__Task objective__. Please copy exactly the lines from the top of the data through the line containing "inout wire [WORD_W-1:0] sysbus);", and nothing else.

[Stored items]
==> ./design.v <==
module uart_tx #(parameter WORD_W = 8, OP_W = 3)
    (input logic clock, clock_50M, n_reset, MDR_bus,
    CS, R_NW, load_MAR, load_MDR,
    output logic uart_tx_pin,
    inout wire [WORD_W-1:0] sysbus);
logic [WORD_W-1:0] mdr, piso_in;
logic tx_status, piso_busy, data_ready;
logic [1:0] piso_busy_sync;
logic [WORD_W-OP_W-1:0] mar;
assign sysbus = (MDR_bus && (mar==5'd27)) ? mdr : {WORD_W{1'bZ}};
assign tx_status = data_ready;
piso #(.DIVIDER(4096), .CHAR_W(WORD_W)) uart_piso
    (.uart_tx_pin(uart_tx_pin),
    .clock_50M(clock_50M), .n_reset(n_reset),
    .data_ready(data_ready), .tx_busy(piso_busy),
    .tx_data(piso_in));
always_ff @(posedge clock, negedge n_reset) begin
    if(~n_reset) begin
        mdr <= 0;
        mar <= 0;
        piso_in <= 0;
        piso_busy_sync[1:0] <= 0;
        data_ready <= 0;
    end
    else begin
        piso_busy_sync[1] <= piso_busy;
        piso_busy_sync[0] <= piso_busy_sync[1];
        if ((~piso_busy_sync[0]) & piso_busy_sync[1])  
            data_ready <= 0;
        if (load_MAR)
            mar <= sysbus[WORD_W-OP_W-1:0]; 
        else if (load_MDR && (mar == 5'd26)) begin
            piso_in <= sysbus;
            data_ready <= 1;
        end
        else if (CS && R_NW && (mar == 5'd27))
            mdr <= { {(WORD_W-1){1'b0}}, tx_status};  
    end    
end
endmodule
==> flow/run.sh <==
#!/bin/bash
# OpenROAD 26Q1-2900-gdf79404cd8, Yosys 0.63+post, stock flow scripts
make -C /OpenROAD-flow-scripts/flow DESIGN_CONFIG=/design/flow/config.mk WORK_HOME=/design/flow/orfs finish
==> flow/config.mk <==
export PLATFORM = sky130hd
export DESIGN_NAME = Decode_Pipe
export DESIGN_NICKNAME = Decode_Pipe
export VERILOG_FILES = /design/flow/design.v
export SDC_FILE = /design/flow/constraint.sdc
export NUM_CORES = 4
export LEC_CHECK = 1
export CORE_AREA = 10 10 739 739
export DIE_AREA = 0 0 749 749
==> flow/constraint.sdc <==
current_design Decode_Pipe

set clk_period 24.5
set clk_io_pct 0.2

create_clock -name clk0 -period $clk_period [get_ports {clk}]

set non_clock_inputs [all_inputs -no_clocks]
set_input_delay [expr $clk_period * $clk_io_pct] -clock clk0 $non_clock_inputs
set_output_delay [expr $clk_period * $clk_io_pct] -clock clk0 [all_outputs]
File: ./design.v
module alu (
    input wire        [3:0]  alu_sel,
    input wire signed [31:0] data_a,
    input wire signed [31:0] data_b,
    output reg signed [31:0] alu_res
);
    always @(*) begin
        case (alu_sel[2:0])
            3'b000:     alu_res = alu_sel[3] ? (data_a - data_b) : (data_a + data_b);                
            3'b001:     alu_res = data_a << data_b[4:0];                                             
            3'b010:     alu_res = (data_a < data_b) ? 1:0;                                           
            3'b011:     alu_res = $unsigned(data_a) < $unsigned(data_b) ? 1:0;                       
            3'b100:     alu_res = data_a ^ data_b;                                                   
            3'b101:     alu_res = alu_sel[3] ? (data_a >>> data_b[4:0]) : (data_a >> data_b[4:0]);   
            3'b110:     alu_res = data_a | data_b;                                                   
            3'b111:     alu_res = data_a & data_b;                                                   
            default:    alu_res = 0;
        endcase
    end
endmodule
File: ./run.sh
#!/bin/bash
# OpenROAD 26Q1-2900-gdf79404cd8, Yosys 0.63+post, stock flow scripts
make -C /OpenROAD-flow-scripts/flow DESIGN_CONFIG=/design/flow/config.mk WORK_HOME=/design/flow/orfs finish
File: ./config.mk
export PLATFORM = sky130hd
export DESIGN_NAME = alu
export DESIGN_NICKNAME = alu
export VERILOG_FILES = /design/flow/design.v
export SDC_FILE = /design/flow/constraint.sdc
export NUM_CORES = 4
export LEC_CHECK = 1
export CORE_UTILIZATION = 50
File: ./constraint.sdc
current_design alu

set clk_period 15.2
set clk_io_pct 0.2

create_clock -name clk0 -period $clk_period

set non_clock_inputs [all_inputs -no_clocks]
set_input_delay [expr $clk_period * $clk_io_pct] -clock clk0 $non_clock_inputs
set_output_delay [expr $clk_period * $clk_io_pct] -clock clk0 [all_outputs]
==> flow/design.v <==
module controller (
    input  wire [31:0] d_insn,       
    input  wire [31:0] e_insn,       
    input  wire [31:0] m_insn,       
    input  wire [31:0] w_insn,       
    input  wire        br_eq,        
    input  wire        br_lt,        
    output wire        pc_sel,       
    output wire        pc_jumpsel,   
    output wire        reg_wen,      
    output reg  [2:0]  imm_sel,      
    output wire [1:0]  rs1_sel,      
    output wire [1:0]  rs2_sel,      
    output wire        a_sel,        
    output wire        b_sel,        
    output wire        br_un,        
    output wire [3:0]  alu_sel,      
    output wire        mem_rw,       
    output wire        dataw_sel,    
    output wire [1:0]  acc_size,     
    output wire [1:0]  wb_sel,       
    output wire        stall         
);
    parameter [6:2]              
        R       = 5'b01100,
        I       = 5'b00100,
        JALR    = 5'b11001,
        LOAD    = 5'b00000,
        S       = 5'b01000,
        B       = 5'b11000,
        LUI     = 5'b01101,
        AUI     = 5'b00101,
        J       = 5'b11011;
    wire [6:2] d_op;
    wire [4:0] d_rs1;
    wire [4:0] d_rs2;
    wire       d_rr1;          
    wire       d_rr2;          
    wire [6:2] e_op;  
    wire [2:0] e_fun3;
    wire       e_fun7;
    wire [4:0] e_rs1;
    wire [4:0] e_rs2;
    wire [4:0] e_rd;
    wire       e_rr1;          
    wire       e_rr2;          
    wire [6:2] m_op;
    wire [2:0] m_fun3;
    wire [4:0] m_rs2;
    wire [4:0] m_rd;
    wire       m_reg_wen;      
    wire [6:2] w_op;
    wire [4:0] w_rd;
    always @(*) begin
        case(d_op)
            R:          imm_sel = 0;       
            I:          imm_sel = 1;       
            JALR:       imm_sel = 1;       
            LOAD:       imm_sel = 1;       
            S:          imm_sel = 2;       
            B:          imm_sel = 3;       
            LUI:        imm_sel = 4;       
            AUI:        imm_sel = 4;       
            J:          imm_sel = 5;       
            default:    imm_sel = 0;
        endcase
    end
    assign d_op       = d_insn[6:2];     
    assign d_rs1      = d_insn[19:15];
    assign d_rs2      = d_insn[24:20];
    assign pc_jumpsel = (d_op == J);     
    assign d_rr1      = (d_rs1 != 0) & (d_op != LUI) & (d_op != AUI) & (d_op != J);           
    assign d_rr2      = (d_rs2 != 0) & ((d_op == B) | (d_op == S) | (d_op == R));
    assign stall      = (e_insn[6:0] == 7'b11) & (d_rr1 & (d_rs1 == e_rd) |                   
                                                 (d_rr2 & (d_rs2 == e_rd) & (d_op != S))) |   
                        (reg_wen               & (d_rr1 & (d_rs1 == w_rd) |                   
                                                  d_rr2 & (d_rs2 == w_rd)));                  
    assign e_op         = e_insn[6:2];
    assign e_fun3       = e_insn[14:12];
    assign e_fun7       = e_insn[30];
    assign e_rs1        = e_insn[19:15];
    assign e_rs2        = e_insn[24:20];
    assign e_rd         = e_insn[11:7];
    assign pc_sel       = (e_op == B) ? ((!e_fun3[2] & (e_fun3[0] ^ br_eq)) |            
                                    (e_fun3[2] & (e_fun3[0] ^ br_lt))) :                 
                                    (e_op == JALR);                                      
    assign a_sel        = ((e_op == B)| (e_op == AUI) | (e_op == J));                    
    assign b_sel        = (e_op != R);                                                   
    assign e_rr1        = (e_rs1 != 0) & (e_op != LUI) & (e_op != AUI) & (e_op != J);    
    assign e_rr2        = (e_rs2 != 0) & ((e_op == B) | (e_op == S) | (e_op == R));      
    assign rs1_sel      = !e_rr1                        ? 2 :                            
                          ((e_rs1 == m_rd) & m_reg_wen) ? 0 :                            
                          ((e_rs1 == w_rd) & reg_wen)   ? 1 : 2;                         
    assign rs2_sel      = !e_rr2                        ? 2 :                            
                          ((e_rs2 == m_rd) & m_reg_wen) ? 0 :                            
                          ((e_rs2 == w_rd) & reg_wen)   ? 1 : 2;                         
    assign br_un        = e_fun3[1];                                                     
    assign alu_sel[2:0] = ((e_op == R) | (e_op == I)) ? e_fun3 : 0;                      
    assign alu_sel[3]   = (((e_op == I) & (e_fun3 != 0)) | (e_op == R)) ? e_fun7 : 0;    
    assign m_op      = m_insn[6:2];
    assign m_fun3    = m_insn[14:12];
    assign m_rs2     = m_insn[24:20];
    assign m_rd      = m_insn[11:7];
    assign mem_rw    = (m_op == S);                                                      
    assign acc_size  = m_fun3[1:0];
    assign wb_sel    = (m_op == LOAD) ? 0 : ((m_op == J) | (m_op == JALR)) ? 2 : 1;      
    assign dataw_sel = (m_rs2 == w_rd) & reg_wen;                                        
    assign m_reg_wen = (m_op != S) & (m_op != B) & (m_rd != 0);                          
    assign w_op      = w_insn[6:2];
    assign w_rd      = w_insn[11:7];
    assign reg_wen   = (w_op != S) & (w_op != B) & (w_rd != 0);                          
endmodule
==> flow/run.sh <==
#!/bin/bash
# OpenROAD 26Q1-2900-gdf79404cd8, Yosys 0.63+post, stock flow scripts
make -C /OpenROAD-flow-scripts/flow DESIGN_CONFIG=/design/flow/config.mk WORK_HOME=/design/flow/orfs finish
## design/flow/config.mk

```make
export PLATFORM = sky130hd
export DESIGN_NAME = immgen
export DESIGN_NICKNAME = immgen
export VERILOG_FILES = /design/flow/design.v
export SDC_FILE = /design/flow/constraint.sdc
export NUM_CORES = 4
export LEC_CHECK = 1
export CORE_AREA = 10 10 70 70
export DIE_AREA = 0 0 80 80
```

## design/flow/constraint.sdc

```tcl
current_design immgen

set clk_period 2.1
set clk_io_pct 0.2

create_clock -name clk0 -period $clk_period

set non_clock_inputs [all_inputs -no_clocks]
set_input_delay [expr $clk_period * $clk_io_pct] -clock clk0 $non_clock_inputs
set_output_delay [expr $clk_period * $clk_io_pct] -clock clk0 [all_outputs]
```

## design/flow/design.v

```verilog
module immgen (
    input wire [31:7] insn,
    input wire [2:0]  imm_sel,
    output reg [31:0] imm_val
);
    parameter [2:0]      
        I = 1,
        S = 2,
        B = 3,
        U = 4,
        J = 5;
    always @(*) begin
        case(imm_sel)
            I:  imm_val = {{21{insn[31]}}, insn[30:20]};
            S:  imm_val = {{21{insn[31]}}, insn[30:25], insn[11:7]};
            B:  imm_val = {{20{insn[31]}}, insn[7], insn[30:25], insn[11:8], 1'b0};
            U:  imm_val = {insn[31], insn[30:12], {12{1'b0}}};
            J:  imm_val = {{12{insn[31]}}, insn[19:12], insn[20], insn[30:21], 1'b0};
            default: imm_val = 0;
        endcase
    end
endmodule
```

## design/flow/run.sh

```bash
#!/bin/bash
# OpenROAD 26Q1-2900-gdf79404cd8, Yosys 0.63+post, stock flow scripts
make -C /OpenROAD-flow-scripts/flow DESIGN_CONFIG=/design/flow/config.mk WORK_HOME=/design/flow/orfs finish
```

==> results.json <==
{
  "ys_seq_share_pct": 0,
  "drtPass1Iterations": 4,
  "crit_cells": 8,
  "use_met3_pct": 0.909,
  "vias": 731,
  "ys_types": 22,
  "setup_violations": 0,
  "dp_slack_ns": -0.576,
  "critical_path.endpoint": "imm_val[11]",
  "clock.fmax_ghz": 0.489,
  "finalNonFillerCells": 188,
  "slew_viol_final": 0,
  "cp_num_buf_inv": 5,
  "warnings": 32,
  "rsz0062_at_grt": "no",
  "die-width_um": 80,
  "clockPowerShare_pct": 0,
  "worstSetupPathType": "primary input to primary output",
  "antenna_found_initial": 0,
  "critPathLaunch": "imm_sel[1]",
  "path_cells": "buf_4, buf_6, buf_4, buf_4, nand2b_1, a311oi_2, a31o_2, dlygate4sd2_1",
  "hold_buffers": 0,
  "sequentialPowerShare_pct": 0,
  "coreArea_um2": 3420,
  "drv_cap": 0,
  "rows": 21,
  "power_density_nw_per_um2": 194,
  "post-dp-hpwl_um": 2040,
  "cp.required_ns": 1.68,
  "swShare_pct": 29.6,
  "finalWeightedCongestion": 0.765,
  "relSlewSlack_pct": 82.6,
  "gr-total-overflow": 0,
  "layout-drive-gt1-share_pct": 24.6,
  "syn_area_um2": 390,
  "status": "finished, final reports clean",
  "nClkBuffers": 0,
  "dieArea_um2": 6400,
  "cp.arrival_ns": 1.62,
  "finalPower_w": 0.000234,
  "ir_drop_mv": 0.0339,
  "grtUsageMet2_pct": 12.8,
  "hp-class": "primary input to primary output",
  "finalWirelength_um": 2420,
  "worstSetupStartpointType": "primary input",
  "ys_cells": 66,
  "finalCriticalPeriod_ns": 2.04,
  "drt-wirelength-per-cell_um": 12.9,
  "flops": 0,
  "cp_top_family": "buffers and inverters",
  "crit_top_cell": "buf_4",
  "syn_area_per_cell_um2": 5.91,
  "postRouteAntennaNets": 0,
  "regArea_um2": 0,
  "fin_crit_sh_pct": 97.4,
  "fp_util_pct": 11.4,
  "power.switching_w": 0.0000693,
  "leakage_nw": 0.586,
  "endpoint_kind": "primary output",
  "worst_pin_slew_ns": 0.259,
  "grt_pass1_wl_um": 3670,
  "comb_power_share_pct": 100.0,
  "io_buffer_count": 60,
  "netlist_instances": 66,
  "ys_chip_area_um2": 390,
  "drc": 0,
  "io_pins": 60,
  "crit_path_top_delay_cell": "a311oi_2",
  "placed_cells": 182,
  "finalHoldViolCount": 0,
  "use_met1_pct": 8.57,
  "grt_max_degree": 12,
  "yosys_warnings": 1,
  "critical_path.max_stage_delay_ns": 0.21,
  "fp.dieH_um": 80,
  "grt_util_all_layers_pct": 6.88,
  "grt_busiest_layer": "met2",
  "drt_iter0_drc": 29,
  "cp_max_fo": 4,
  "area_growth_pct": 208,
  "antennaDiodeCount": 0,
  "grt_pass1_vias": 705,
  "internal-power_w": 0.000165,
  "layout_setup_ws_ns": 0.0555,
  "avgViaCountPerCell": 3.89
}
==> cells by family (layout without fill, tap and decap cells) <==
family	count (synthesis)	in the layout	synth area share, %
buf+inv	6	82	8.65
simple gates	31	31	42.6
compound gates	29	29	48.7
==> cell usage after synthesis <==
master / number / area share (%)
a21o_1: 8 / 15
a21oi_1: 1 / 1.3
a22o_1: 3 / 6.7
a311oi_1: 1 / 2.2
a31o_2: 1 / 2.2
and2_1: 6 / 9.6
and2b_1: 1 / 1.9
buf_2: 3 / 3.8
buf_4: 2 / 3.8
clkbuf_1: 1 / 0.96
nand2_1: 15 / 14
nand2b_1: 1 / 1.6
nor2_1: 3 / 2.9
nor2b_1: 1 / 1.6
nor2b_2: 1 / 2.2
nor2b_4: 1 / 3.5
nor3b_2: 1 / 3.2
o21a_1: 1 / 1.9
o21ai_0: 10 / 13
o21ai_1: 3 / 3.8
o22a_1: 1 / 2.2
or2_1: 1 / 1.6
==> power by group through the flow <==
| stage | sequential (W) | clock [W] | combinational, W |
|---|---|---|---|
| CTS | 0 | 0 | 0.000235 |
| global route | 0 | 0 | 0.000258 |
| finish | 0 | 0 | 0.000234 |
==> per-layer routing <==
metal | share of wire, % | wire length [um] | vias to the layer above
met2 | 53 | 1270 | 25
met5 | 0 | 0 | -
li1 | - | - | 387
met4 | 0 | 0 | 0
met3 | 7.5 | 181 | 0
met1 | 40 | 963 | 319
==> metrics by stage <==
stage | area, um2 | TNS, ns | util [%] | hold WS (ns)
after global routing | 1200 | 0 | 35.2 | 1.43
after floorplan | 390 | 0 | - | 0.853
after detailed placement | 1130 | -13.12 | 33.2 | 1.77
final | 1200 | 0 | 35.2 | 1.38
after CTS | 1190 | 0 | 34.8 | 1.41
after global placement | 1130 | -12.18 | 33.2 | 1.78
==> worst min-delay path by stage <==
stage / to / slack (ns) / start / depth (start not counted)
after CTS: imm_val[0] / 1.41 / imm_sel[2] / 4
after global routing: imm_val[30] / 1.43 / imm_sel[1] / 4
final: imm_val[24] / 1.38 / insn[31] / 5
==> final cells by class <==
type                       count  area, um2
fill                         344       2210
timing repair buffer          82        756
tap                           46       57.6
multi-input combinational     60        390
==> tightest hold or removal path: cells and delay by family <==
family / cells / cell delay, ns
compound gates: 2 / 0.18
buf+inv: 3 / 0.37
==> cells in the final DEF, fill, tap and decap left out, types with 2 or more instances in the layout <==
cell type	instances
dlymetal6s2s_1	2
buf_4	19
nand2_1	15
clkdlybuf4s50_1	44
dlygate4sd2_1	10
o21ai_0	2
nor2_1	2
and2_1	6
a22o_1	3
buf_6	4
buf_2	2
nor2b_4	2
o21ai_1	10
a21o_1	8
==> repair_timing <==
action	CTS	global route
cloned	0	0
pin swaps	3	2
setup buffers	4	2
resized	40	8
endpoints found under the setup margin	32	17
Power and IR drop assume default switching activity.
==> design/flow/config.mk <==
export PLATFORM = sky130hd
export DESIGN_NAME = top
export DESIGN_NICKNAME = top
export VERILOG_FILES = /design/flow/design.v
export SDC_FILE = /design/flow/constraint.sdc
export NUM_CORES = 4
export LEC_CHECK = 1
export CORE_AREA = 10 10 111 111
export DIE_AREA = 0 0 121 121
==> design/flow/constraint.sdc <==
current_design top

set clk_period 6.6
set clk_io_pct 0.2

create_clock -name clk0 -period $clk_period [get_ports {clk}]

set non_clock_inputs [all_inputs -no_clocks]
set_input_delay [expr $clk_period * $clk_io_pct] -clock clk0 $non_clock_inputs
set_output_delay [expr $clk_period * $clk_io_pct] -clock clk0 [all_outputs]
==> design/flow/design.v <==
module top(led, lrck_left, lrck_right, data_left, data_right, bck_left, bck_right, mck_left, mck_right, clk, lrck_1, data_1, bck_1, mck_1);
	output wire led;
	input wire clk;
	output wire lrck_left;
	output wire lrck_right;
	output wire data_left, data_right;
	output wire bck_left, bck_right;
	output wire mck_left, mck_right; 
	input wire lrck_1, data_1, bck_1, mck_1;
	tee tee_lrck(.in(bck_1), .out1(lrck_left), .out2(lrck_right));
	tee tee_bck(.in(lrck_1), .out1(bck_left), .out2(bck_right));
	tee tee_data(.in(mck_1), .out1(data_left), .out2(data_right));
	tee tee_mck(.in(data_1), .out1(mck_left), .out2(mck_right));
	led_counter ledcntr(.clock(clk), .out(led));
endmodule
module tee(in, out1, out2);
	input wire in;
	output wire out1;
	output wire out2;
	assign out1 = in;
	assign out2 = in;
endmodule
module led_counter(clock, out);
	input wire clock;
	output reg out;
	reg [31:0] counter;
	initial 
	begin
		out = 1'b0;
		counter = 32'b0;
	end
	always @(posedge clock)
	begin
		counter <= counter + 1'b1; 
		out <= counter[28];
	end
endmodule
==> design/flow/run.sh <==
#!/bin/bash
# OpenROAD 26Q1-2900-gdf79404cd8, Yosys 0.63+post, stock flow scripts
make -C /OpenROAD-flow-scripts/flow DESIGN_CONFIG=/design/flow/config.mk WORK_HOME=/design/flow/orfs finish
==> Flow_metrics.wiki <==
=== Synthesis and place and route ===
{| class="wikitable"
! Metric !! Value
|-
| Status || complete, no violations
|-
| Setup clock skew after layout || 0.00569 ns
|-
| Average cell area after synthesis || 10.3 µm²
|-
| Static leakage || 0.424 nW
|-
| Number of max-slew violations in the final report || 0
|-
| Clock Pin Slew Worst Setup and Hold Paths || 0.06 ns
|-
| Total Negative Setup Slacks || 0 ns
|-
| Unrepaired setup endpoints after global routing || no
|-
| Number of instances in the placed design || 243
|-
| CTS tree || built
|-
| GRT Resource Usage Total || 0.0255
|-
| DRC violation total after the first TritonRoute iteration || 34
|-
| Synth unique cells || 18
|-
| Core area || 9860 µm²
|-
| Die Width || 121 µm
|-
| Yosys warning total || 1
|-
| First-pass GRT wire length || 3.19 mm
|-
| Clk Tree Root Cell || sky130_fd_sc_hd__clkbuf_8
|-
| Ratio of cells with drive above 1 in the final layout || 0.0932
|-
| Slew at the pin closest to its max-slew limit || 0.583 ns
|-
| Number of buffers added by the clock tree synthesis step || 5
|-
| Average routed wire per standard cell || 6.86 µm
|-
| Final RePlAce weighted congestion || 0.734
|-
| Mapped Cells || 119
|-
| Number of post-CTS setup repair buffers || 0
|-
| Clock Path Buffers || 2
|-
| CP Max Fanout || 2
|-
| Crit. End Element || primary output
|-
| DRC violation count after routing || 0
|-
| Clock latency reported for the late side of the worst-skew pair || 0.28 ns
|-
| Power per standard cell area || 232 nW/µm²
|-
| Required time of the critical path || 5.28 ns
|-
| Rows || 36
|-
| Pre-placement core utilization || 0.125
|-
| Peak supply drop || 0.0734 mV
|-
| Yosys stat cell total || 119
|-
| Share of async-settable or async-resettable flops after synthesis || 0
|-
| Setup Slack @ Placement || 3.96 ns
|-
| Post-synth EDFFs || 0
|-
| Start-to-end type of the worst setup path || in -> out
|-
| Antenna Diode Count || 0
|-
| Path type of the worst min-delay path || reg -> reg
|-
| Stage-log warning count || 25
|-
| Antenna violations before repair || 0
|-
| Post-route setup slack || 3.96 ns
|-
| Sum of overflow across all layers after global routing || 0
|-
| Top cell excl fill/tap || sky130_fd_sc_hd__dfxtp_1
|-
| Most frequently placed logic cells in the final layout || sky130_fd_sc_hd__dfxtp_1 (30), sky130_fd_sc_hd__xnor2_1 (24), sky130_fd_sc_hd__nand3_1 (14), sky130_fd_sc_hd__nand2_1 (9), sky130_fd_sc_hd__nand4_1 (7)
|-
| Pin count of the biggest net entering global routing || 12
|-
| Flip-flop and latch count after synthesis || 30
|-
| I/O pin cnt || 14
|-
| Wire length reported by the detailed router || 1.72 mm
|-
| Max Cap Violations || 0
|-
| Estimated wirelength of the detail-placed design || 1.14 mm
|-
| Setup violators final || 0
|-
| Cell Area, Synth || 1230 µm²
|-
| Area of the die || 14600 µm²
|-
| Number of clock sinks || 30
|-
| Final count of hold timing violations || 0
|-
| Quantity of hold-fixing buffers added after cts || 0
|-
| Category of the worst setup path launch point || input pin
|-
| Final non-filler cell total || 251
|-
| Vias per cell || 2.96
|-
| Total of buffers placed on input and output ports || 1
|-
| # H-tree levels || 2
|-
| Data arrival, critical path || 1.32 ns
|-
| Dominant synthesized flop cell || sky130_fd_sc_hd__dfxtp_1
|-
| Final period utilization || 0.400
|-
| Minimum clock period || 2.64 ns
|-
| Chip area estimate from yosys synthesis || 1230 µm²
|-
| F_max || 379 MHz
|-
| Relative slew margins || 0.609
|-
| Vias in the first global route || 721
|-
| R2r setup slk || 4.87 ns
|-
| Resized Gates After CTS || 0
|-
| 1st-pass router iterations || 4
|-
| Synth Seq Share || 0.488
|-
| Antenna violation net count after detailed routing || 0
|-
| Detailed-route via count || 744
|-
| Layout-stage area growth over the synthesis result || 15.6%
|-
| Height of the die || 121 µm
|}
-- logic make-up (layout without fill, tap and decap cells) --
family,count (synthesis),after routing,share of synthesized area
simple gates,48,48,0.238
flops,30,30,0.488
xor+xnor,27,27,0.192
buf+inv,13,12,0.0712
fa+ha+maj,1,1,0.0102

__Answer space__.
==> ./design.v <==
module uart_tx #(parameter WORD_W = 8, OP_W = 3)
    (input logic clock, clock_50M, n_reset, MDR_bus,
    CS, R_NW, load_MAR, load_MDR,
    output logic uart_tx_pin,
    inout wire [WORD_W-1:0] sysbus);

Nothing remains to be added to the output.